Records drawn from a dataset
++++++++
File: src/rtl/mdio_mgmt_master.sv
module mdio_mgmt_master #(
  parameter int HPW      = 8,
  parameter int PREAMBLE = 32,
  parameter int RECOVERY = 32
) (
  input  logic           clk,
  input  logic           rst_n,
  input  logic [HPW-1:0] half_period,
  input  logic           req,
  input  logic           is_read,
  input  logic [4:0]     phy_addr,
  input  logic [4:0]     reg_addr,
  input  logic [15:0]    wdata,
  output logic           busy,
  output logic           done,
  output logic [15:0]    rdata,
  output logic           err,
  output logic           mdc,
  output logic           mdio_o,
  output logic           mdio_oe,
  input  logic           mdio_i
);

  localparam int TA      = PREAMBLE + 14;
  localparam int SLOT_W  = $clog2(TA + RECOVERY + 1);
  localparam logic [SLOT_W-1:0] S_PRE   = SLOT_W'(PREAMBLE);
  localparam logic [SLOT_W-1:0] S_TA    = SLOT_W'(TA);
  localparam logic [SLOT_W-1:0] S_RDLST = SLOT_W'(TA + 16);
  localparam logic [SLOT_W-1:0] S_WEND  = SLOT_W'(TA + 18);
  localparam logic [SLOT_W-1:0] S_REND  = SLOT_W'(TA + RECOVERY);

  logic              run, hi, rd, nophy;
  logic [SLOT_W-1:0] slot, rel, last;
  logic [HPW-1:0]    cnt, hp;
  logic [4:0]        pa, ra;
  logic [15:0]       wd, shreg;
  logic [31:0]       hdr;
  logic              bit_val;

  assign hdr     = {2'b01, rd, ~rd, pa, ra, 2'b10, wd};
  assign rel     = slot - S_PRE;
  assign bit_val = (slot < S_PRE) ? 1'b1 : hdr[5'd31 - rel[4:0]];
  assign last    = nophy ? S_REND : S_WEND;

  assign busy    = run;
  assign mdc     = run & hi;
  assign mdio_oe = run & ((slot < S_TA) | (~rd & (slot < S_WEND)));
  assign mdio_o  = mdio_oe & bit_val;

  always_ff @(posedge clk) begin
    if (!rst_n) begin
      run   <= 1'b0;
      hi    <= 1'b0;
      rd    <= 1'b0;
      nophy <= 1'b0;
      slot  <= '0;
      cnt   <= '0;
      hp    <= HPW'(1);
      pa    <= '0;
      ra    <= '0;
      wd    <= '0;
      shreg <= '0;
      rdata <= '0;
      err   <= 1'b0;
      done  <= 1'b0;
    end else begin
      done <= 1'b0;
      if (!run) begin
        if (req) begin
          run   <= 1'b1;
          hi    <= 1'b0;
          slot  <= '0;
          cnt   <= '0;
          hp    <= (half_period == '0) ? HPW'(1) : half_period;
          rd    <= is_read;
          pa    <= phy_addr;
          ra    <= reg_addr;
          wd    <= wdata;
          nophy <= 1'b0;
        end
      end else if (cnt == hp - HPW'(1)) begin
        cnt <= '0;
        if (!hi) begin
          hi <= 1'b1;
        end else begin
          hi <= 1'b0;
          if (rd && slot == S_TA)
            nophy <= mdio_i;
          if (rd && !nophy && slot > S_TA && slot <= S_RDLST)
            shreg <= {shreg[14:0], mdio_i};
          if (slot == last) begin
            run   <= 1'b0;
            done  <= 1'b1;
            rdata <= !rd ? 16'h0000 : (nophy ? 16'hFFFF : shreg);
            err   <= rd & nophy;
          end else begin
            slot <= slot + SLOT_W'(1);
          end
        end
      end else begin
        cnt <= cnt + HPW'(1);
      end
    end
  end

endmodule

File: config.mk
export PLATFORM = sky130hd
export DESIGN_NAME = mdio_mgmt_master
export DESIGN_NICKNAME = d
export VERILOG_FILES = /design/src/rtl/mdio_mgmt_master.sv
export SDC_FILE = /design/constraint.sdc
export NUM_CORES = 1
export LEC_CHECK = 0
export BUFFER_PORTS_ARGS = -buffer_cell sky130_fd_sc_hd__buf_2
export CORE_UTILIZATION = 25
export CTS_CLUSTER_DIAMETER = 200
export DETAILED_ROUTE_END_ITERATION = 16
export PLACE_DENSITY = 0.42
export SLEW_MARGIN = 20
export SYNTH_ARGS = -nofsm -noshare
export SYNTH_HDL_FRONTEND = slang
export SYNTH_SLANG_ARGS = --single-unit
File: constraint.sdc
create_clock -name clk -period 2.2 [get_ports clk]
set_clock_uncertainty 0.1 [all_clocks]
set_input_delay 0.11 -clock clk [delete_from_list [all_inputs] [get_ports clk]]
set_output_delay 0.11 -clock clk [all_outputs]
set_load 0.03 [all_outputs]
-- After elaboration in Yosys (flattened, before gate mapping)
Index checks and enable logic that the tools add are counted.
W data, S select, Z words.
- bits in registers: 87
- latch bits: 0
- bits in writable memories: 0
- ROM bits: 0
- word-level logic and storage cells: 83
- memories kept: 0
- $add $sub $neg: 5
- $mul: 0
- divide/modulo/power cells: 0
- magnitude comparators: 6
- eq/ne operators: 7
- shifts and indexed selects: 0
- multiplexer cells: 29
- bitwise gates (word level): 8
- reduce and logical (&&, ||, !) cells: 14
- operators by type and width (operator ; number):
    $mux W7 ; 5
    $mux W16 ; 2
    $mux W8 ; 4
    $reduce_and A4 Y1 ; 5
    $mux W1 ; 16
    $lt A7 B6 Y1 const B ; 2
    $add A8 B1 Y8 const B ; 1
    $eq A8 B8 Y1 ; 1
    $logic_not A8 Y1 ; 1
    $sub A8 B1 Y8 const B ; 1
    $add A7 B1 Y7 const B ; 1
    $eq A7 B6 Y1 const B ; 1
    $eq A7 B7 Y1 ; 1
    $gt A7 B6 Y1 const B ; 1
    $le A7 B6 Y1 const B ; 1
    $lt A7 B7 Y1 const B ; 1
    $lt A5 B6 Y1 const B ; 1
    $ne A2 B1 Y1 const B ; 3
    $and A1 B1 Y1 ; 5
    $bmux W1 S5 ; 1
    $sub A5 B1 Y5 const B ; 1
    $sub A5 B5 Y5 const A ; 1
    $logic_and A1 B1 Y1 ; 4
    $mux W4 ; 1
    other kinds (6) ; 8

-- Logic depth before layout (Yosys ltp)
Gate-level depths: netlist of the first run.
- depth after elaboration: 6
- depth in mapped cells: 12
- depth with buffers taken out: 9

-- Worst setup path before layout of the first run
OpenSTA, ideal clock, no wires.
- kind: reg2out
- from: reg run, in the netlist busy
- to: out mdio_o
- arrival: 2407 ps
- required time: 1990 ps
- path slack: -417 ps
- cell stages (with the launch flop): 4
- buffers on the path: 1
- cell sequence: dfxtp_1 -> clkbuf_1 -> nor3b_1 -> nor3b_1
- word-level cells in the longest chain between the ends: 2
- RTL lines (element ; line ; text):
    start: declaration ; 32 ; logic run, hi, rd, nophy;
    start signal: assignment ; 52 ; run <= 1'b0;
    start signal: assignment ; 70 ; run <= 1'b1;
    start signal: assignment ; 92 ; run <= 1'b0;
    $and A1 B1 Y1 ; 47 ; assign mdio_oe = run & ((slot < S_TA) | (~rd & (slot < S_WEND)));
    net mdio_oe ; 20 ; output logic mdio_oe,
    $and A1 B1 Y1 ; 48 ; assign mdio_o = mdio_oe & bit_val;
    end: declaration ; 19 ; output logic mdio_o,
The timed path passes the listed nets, and every way through them passes these cells.

-- Worst setup path in the final report of the first run
- from: reg slot[0]
- to: out mdio_o
- word-level cells in the longest chain between the ends: 6
- RTL lines (element ; line ; text):
    start: declaration ; 33 ; logic [SLOT_W-1:0] slot, rel, last;
    start signal: assignment ; 97 ; slot <= slot + SLOT_W'(1);
    $sub A5 B1 Y5 ; 41 ; assign rel = slot - S_PRE;
    $sub A5 B5 Y5 ; 42 ; assign bit_val = (slot < S_PRE) ? 1'b1 : hdr[5'd31 - rel[4:0]];
    $bmux W1 S5 ; 42 ;
    $mux W1 (not written as such) ; 42 ;
    $mux W1 ; 42 ;
    $and A1 B1 Y1 * ; 48 ;
Every way passes the cells marked *; elsewhere a longest branch is shown, timed or not. The select of a mux whose other input is x is not followed.

==> results of run 1 <==
[power breakdown]
part / internal [mW] / switching [mW] / leakage (nW)
clock network: 0.790 / 0.704 / 0.139
logic: 0.223 / 0.218 / 1.19
registers: 1.63 / 0.0410 / 0.708
[final cells by class]
type | instances | area, um2 | area share [%]
Clock buffer | 9 | 225 | 4.22
Timing Repair Buffer | 131 | 997 | 18.7
Tap cell | 188 | 235 | 4.41
Inverter | 6 | 22.5 | 0.422
Sequential cell | 87 | 1750 | 32.8
Multi-Input combinational cell | 297 | 2040 | 38.3
Clock inverter | 7 | 62.6 | 1.17
[state kept, by name (all words and copies together) (netlist names)]
register  cells
rd            1
hp            8
wd           16
shreg        16
busy          1
rdata        16
pa            5
done          1
nophy         1
cnt           8
err           1
hi            1
slot          7
ra            5
[per-stage QoR]
step	cell area [um2]	worst slack [ns]
detailed placement	4480	-0.0475
floorplan	3880	0.0244
CTS	5150	-0.236
finish	5330	-0.191
global route	5330	-0.297
global placement	4480	-0.0601
[critical path: cells and delay by family, from the launching register on]
kind          cells  cell delay, ns
buf+inv           1            0.17
flops             1            0.39
mux               2            1.00
simple gates      2            0.26
[what timing repair did]
action,4_1_cts,5_1_grt
hold buffers,36,0
buffers inserted,0,6
gates resized for setup,8,20
pin swaps,0,10
gates cloned,0,2
hold endpoints to repair,37,0
endpoints found under the setup margin,5,48
[cell families (layout without fill, tap and decap cells)]
group                      Yosys count  count (layout)  synth area share (%)
adders and majority gates            3               3                 0.971
DFF                                 87              87                  45.0
xor gates and xnor gates            17              17                  3.85
and+or+nand+nor                    151             151                  20.6
buffers and inverters               42             153                  4.76
AOI/OAI and AO/OA                  118             118                  20.8
muxes                                8               8                  4.01
[cells in the mapped netlist, drive strengths merged, types with 4 or more instances]
master	number	area [um2]
o211ai	16	120
nand4	6	43.8
mux4	6	135
xnor2	8	70.1
dfxtp	87	1740
nor2b	4	25.0
a21oi	8	40.0
nor2	16	60.1
nor4	7	58.8
nor3	8	40.0
clkbuf	20	76.3
and3	6	37.5
o21ai	41	205
inv	6	22.5
xor2	9	78.8
buf	16	85.1
nand2	42	168
nor3b	7	52.6
a22o	33	289
nand3	43	220
[worst max path at each step]
stage	cells after the start	start	slack, ns	to
after floorplan	5	slot[0]$_SDFFE_PN0P_	0.02	mdio_o
after global placement	7	slot[0]$_SDFFE_PN0P_	-0.06	mdio_o
after detailed placement	9	hp[0]$_SDFFE_PN1P_	-0.05	slot[2]$_SDFFE_PN0P_
after CTS	5	slot[0]$_SDFFE_PN0P_	-0.24	mdio_o
after global routing	5	slot[0]$_SDFFE_PN0P_	-0.30	mdio_o
final	5	slot[0]$_SDFFE_PN0P_	-0.19	mdio_o
[layout by cell type, fill, tap and decap left out, drive strengths merged, types with 4 or more instances in the layout]
master       Yosys  final
inv              6     10
a21oi            8      8
dlygate4sd3      0     36
xnor2            8      8
nor4             7      7
nand3           43     43
and3             6      6
o211ai          16     16
buf             16     93
nor2b            4      4
nor3b            7      7
nand2           42     42
a22o            33     33
dfxtp           87     87
clkbuf          20     11
nor2            16     16
mux4             6      6
xor2             9      9
nor3             8      8
o21ai           41     41
nand4            6      6
[per-layer routing]
metal / vias up / global-route usage [%] / wire length (um)
met1: 1606 / 16.8 / 5070
met4: 0 / 5.95 / 167
met2: 67 / 20.3 / 4670
met5: - / 0 / 0
li1: 1794 / - / -
met3: 12 / 3.46 / 348
==> impl_metrics.py, run 1 <==
metrics = {
    "setup_path": {
        "worstPathMaxFanout": 4,
        "r2r-start": "hp[0]$_SDFFE_PN1P_",
        "endpoint_kind": "output pin",
        "reg2reg_to": "slot[2]$_SDFFE_PN0P_",
        "crit_chain": "mux4_2 > mux4_2 > nor3b_2 > nor3b_2 > buf_4",
        "reg2reg_setup_slack_ns": 0.12,
        "critPathArrivalTime_ns": 2.18,
        "slowest_stage": "mux4_2",
        "r2r_cells": 9,
        "critPathKind": "flip-flop to output pin",
        "start_kind": "flip-flop",
        "slowest_delay_ns": 0.50,
        "crit_required_ns": 1.99,
    },
    "yosys": {
        "synth_edf_count": 0,
        "synth.net_count": 468,
        "ys_types": 51,
        "syn_area_mm2": 0.00387,
        "ys_seq_elements": 87,
        "synth_ff_type": "dfxtp_1",
        "syn_inst": 426,
        "yosys_warnings": 0,
        "synth_async_sr_flop_share_pct": 0,
        "ys_seq_area_share_pct": 45.0,
        "syn_area_per_cell_um2": 9.08,
    },
    "cts": {
        "clk_latency_ns": 0.35,
        "cts_tree": "done",
        "cts_buffer_depth": 2,
        "numCtsBuffers": 9,
        "cts_max_level": 3,
        "clock_sinks": 87,
        "cts.clk_slew.worst_paths_ns": 0.07,
        "cts-root-buf": "clkbuf_16",
    },
    "finish": {
        "drive_gt1_share_pct": 27.2,
        "fin_cells": 725,
        "antennaDiodeCount": 0,
        "synthToLayoutAreaGrowth_pct": 38.0,
        "design.final.nets": 574,
        "fillers": 1517,
        "post-route-util_pct": 35.2,
    },
    "global_route": {
        "grt_pass1_wl_um": 16300,
        "grt_pass1_vias": 3225,
        "overflow": 0,
        "antenna_found_initial": 0,
        "grt_max_degree": 67,
        "grtUsageTotal_pct": 13.0,
    },
    "power": {
        "irDropWorstVdd_v": 0.000342,
        "totalPowerFinal_mw": 3.60,
        "p_per_area_mw_per_mm2": 675,
        "p_leak_nw": 2.03,
    },
    "timing": {
        "rsz0062_at_grt": "yes",
        "slew_viol_final": 0,
        "post-route-min-period_ns": 2.39,
        "hold_viol": 0,
        "setup_ws_ns": -0.191,
        "setup_viol": 1,
        "min_period_over_period_pct": 109,
        "worstMarginPinSlew_ns": 0.616,
        "setup_tns_ns": -0.191,
        "fin_hold_ws_ns": 0.0141,
        "clock.fmax_mhz": 418,
        "max_slew_margin_pct": 59.0,
    },
    "worst_hold_path": {
        "hp-start": "req",
        "hold_path_class": "input pin to flip-flop",
        "min_to": "cnt[0]$_SDFFE_PN0P_",
        "whs_path_depth": 4,
    },
    "drt": {
        "drt_iter0_drc": 197,
        "avgRoutedWirePerCell_um": 14.1,
        "routed_via_density": 4.80,
        "drtPass1Iterations": 4,
        "antenna_left": 0,
        "drcViolationCount": 0,
        "vias": 3479,
        "wl_um": 10300,
    },
    "placement": {
        "hpwl_um": 6710,
        "dp.cells": 665,
        "gp_congestion": 0.797,
        "port_buffers": 60,
    },
    "run_status": {
        "failed_checks": "negative setup slack",
        "status": "finished, violations left",
    },
    "flow_run": {
        "drv_cap": 0,
    },
    "die": {
        "die_h_um": 126,
        "start_util_pct": 25.5,
        "dieWidth_um": 126,
        "row_count": 45,
        "ios": 61,
        "die_area_mm2": 0.0160,
        "core_area_mm2": 0.0151,
    },
}
Power figures use the tool's default switching activity.
==> inputs of run 2 (changes only) <==
--- a/config.mk
+++ b/config.mk
@@ -5,10 +5,12 @@
 export SDC_FILE = /design/constraint.sdc
 export NUM_CORES = 1
 export LEC_CHECK = 0
+export ABC_CLOCK_PERIOD_IN_PS = 2200
 export BUFFER_PORTS_ARGS = -buffer_cell sky130_fd_sc_hd__buf_2
 export CORE_UTILIZATION = 25
 export CTS_CLUSTER_DIAMETER = 200
 export DETAILED_ROUTE_END_ITERATION = 16
+export MAX_ROUTING_LAYER = met4
 export PLACE_DENSITY = 0.42
 export SLEW_MARGIN = 20
 export SYNTH_ARGS = -nofsm -noshare
==> impl_metrics.py, run 2 (synthesized netlist as in run 1, its figures left out) <==
metrics = {
    "run_status": {
        "status": "finished, violations left",
        "failed_checks": "negative setup slack",
    },
    "die": {
        "ios": 61,
        "die_area_mm2": 0.0160,
        "dieWidth_um": 126,
        "start_util_pct": 25.5,
        "core_area_mm2": 0.0151,
        "die_h_um": 126,
        "row_count": 45,
    },
    "finish": {
        "final_cell_mix": "dfxtp_1 (82), buf_2 (59), nand3_1 (42)",
        "post-route-util_pct": 35.2,
        "layout_commonest_cell": "dfxtp_1",
        "drive_gt1_share_pct": 27.2,
        "antennaDiodeCount": 0,
        "design.final.nets": 574,
        "fillers": 1517,
        "synthToLayoutAreaGrowth_pct": 38.0,
        "finalInstanceArea_mm2": 0.00533,
        "reg_top3": "rdata: 16 flops, shreg: 16 flops, wd: 16 flops",
    },
    "setup_path": {
        "crit_end": "mdio_o",
        "reg2reg_to": "slot[2]$_SDFFE_PN0P_",
        "critPathArrivalTime_ns": 2.18,
        "critPathKind": "flip-flop to output pin",
        "reg2reg_setup_slack_ns": 0.11,
        "start_kind": "flip-flop",
        "endpoint_kind": "output pin",
        "worstPathMaxFanout": 4,
        "r2r-start": "hp[0]$_SDFFE_PN1P_",
        "r2r_cells": 9,
        "crit_required_ns": 1.99,
        "startpoint": "slot[0]$_SDFFE_PN0P_",
    },
    "global_route": {
        "use_met1_pct": 17.1,
        "antenna_found_initial": 0,
        "grt_max_degree": 67,
        "grt_pass1_wl_um": 16200,
        "grtUsageTotal_pct": 13.4,
        "overflow": 0,
        "use_met2_pct": 20.1,
        "grt.met3_usage_pct": 3.37,
        "busiest_layer": "met2",
        "grt_pass1_vias": 3217,
    },
    "timing": {
        "setup_ws_ns": -0.193,
        "hold_viol": 0,
        "slew_viol_final": 0,
        "min_period_over_period_pct": 109,
        "post-route-min-period_ns": 2.39,
        "rsz0062_at_grt": "yes",
        "max_slew_margin_pct": 59.7,
        "worstMarginPinSlew_ns": 0.604,
        "clock.fmax_mhz": 418,
        "setup_viol": 1,
    },
    "cts": {
        "clock_sinks": 87,
        "numCtsBuffers": 9,
        "cts_max_level": 3,
        "cts.clk_slew.worst_paths_ns": 0.07,
        "cts_buffer_depth": 2,
        "cts_tree": "done",
        "clk_latency_ns": 0.35,
        "cts-root-buf": "clkbuf_16",
    },
    "drt": {
        "antenna_left": 0,
        "drcViolationCount": 0,
        "drtPass1Iterations": 4,
        "wl_um": 10200,
        "vias": 3475,
        "drt_iter0_drc": 214,
        "routed_via_density": 4.79,
        "avgRoutedWirePerCell_um": 14.1,
    },
    "power": {
        "p_per_area_mw_per_mm2": 675,
        "p_leak_nw": 2.03,
        "irDropWorstVdd_v": 0.000345,
    },
    "placement": {
        "gp_congestion": 0.809,
        "dp_slack_ns": -0.0475,
        "port_buffers": 60,
        "hpwl_um": 6710,
        "post_dp_cell_area_mm2": 0.00448,
    },
    "worst_hold_path": {
        "hold_path_class": "input pin to flip-flop",
    },
    "flow_run": {
        "drv_cap": 0,
    },
}
run 2: cell counts in the layout (fill, tap and decap cells not counted):
No cell type changed its count.
run 2: worst min path at each step:
stage	endpoint	slack [ns]	from	cells after the start
after floorplan	hp[1]$_SDFFE_PN0P_	0.12	half_period[1]	2
after global placement	wd[5]$_SDFFE_PN0P_	0.22	wdata[5]	2
after detailed placement	wd[8]$_SDFFE_PN0P_	0.22	wdata[8]	2
after CTS	cnt[0]$_SDFFE_PN0P_	0.008	req	4
after global routing	cnt[0]$_SDFFE_PN0P_	0.04	req	4
final	cnt[0]$_SDFFE_PN0P_	0.02	req	4
run 2: routing by layer:
layer,up-vias,wire length [um],part of all wire [%]
li1,1794,-,-
met1,1601,5010,49
met2,70,4700,46
met3,10,373,3.6
met4,0,150,1.5
met5,-,0,0
run 2: critical path: stages (launching register included):
cell,delay (ns)
dfxtp_4,0.39
mux4_2,0.50
mux4_2,0.50
nor3b_2,0.19
nor3b_2,0.07
buf_4,0.17
run 2: power breakdown:
group          internal (mW)  switching, mW
clock network          0.790          0.704
registers               1.63         0.0409
logic                  0.223          0.217
total                   2.64          0.961
run 2: through the flow:
| step | power (mW) | cells | hold slack (ns) | TNS (ns) |
|---|---|---|---|---|
| after floorplan | 1.91 | 426 | 0.119 | 0 |
| after global placement | 2.05 | 665 | 0.219 | -0.120 |
| after detailed placement | 2.05 | 665 | 0.221 | -0.141 |
| after CTS | 3.61 | 717 | 0.00821 | -0.236 |
| after global routing | 3.77 | 725 | 0.0448 | -0.336 |
| final | 3.60 | 725 | 0.0175 | -0.193 |
run 2: area by class of cell:
| class | instances | area [um2] | share of cell area (%) |
|---|---|---|---|
| Multi-Input combinational cell | 297 | 2040 | 38.3 |
| Sequential cell | 87 | 1750 | 32.8 |
| Timing Repair Buffer | 131 | 997 | 18.7 |
| Tap cell | 188 | 235 | 4.41 |
| Clock buffer | 9 | 225 | 4.22 |
| Clock inverter | 7 | 62.6 | 1.17 |
| Inverter | 6 | 22.5 | 0.422 |
run 2: what timing repair did:
| item | in CTS | in global routing |
|---|---|---|
| hold buffers | 36 | 0 |
| buffers inserted | 0 | 6 |
| cloned | 0 | 2 |
| pin swaps | 0 | 10 |
| endpoints found under the setup margin | 5 | 48 |
| gates resized for setup | 8 | 20 |
| endpoints found under the hold margin | 37 | 0 |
++++++++
--- Problem to solve ---
Give back precisely the lines above that start at the line containing "rdata <= '0;" and end at the line containing "HPW'(1) : half_period;", inclusive. No other lines belong in the output.

--- Answer to the exercise ---
      rdata <= '0;
      err   <= 1'b0;
      done  <= 1'b0;
    end else begin
      done <= 1'b0;
      if (!run) begin
        if (req) begin
          run   <= 1'b1;
          hi    <= 1'b0;
          slot  <= '0;
          cnt   <= '0;
          hp    <= (half_period == '0) ? HPW'(1) : half_period;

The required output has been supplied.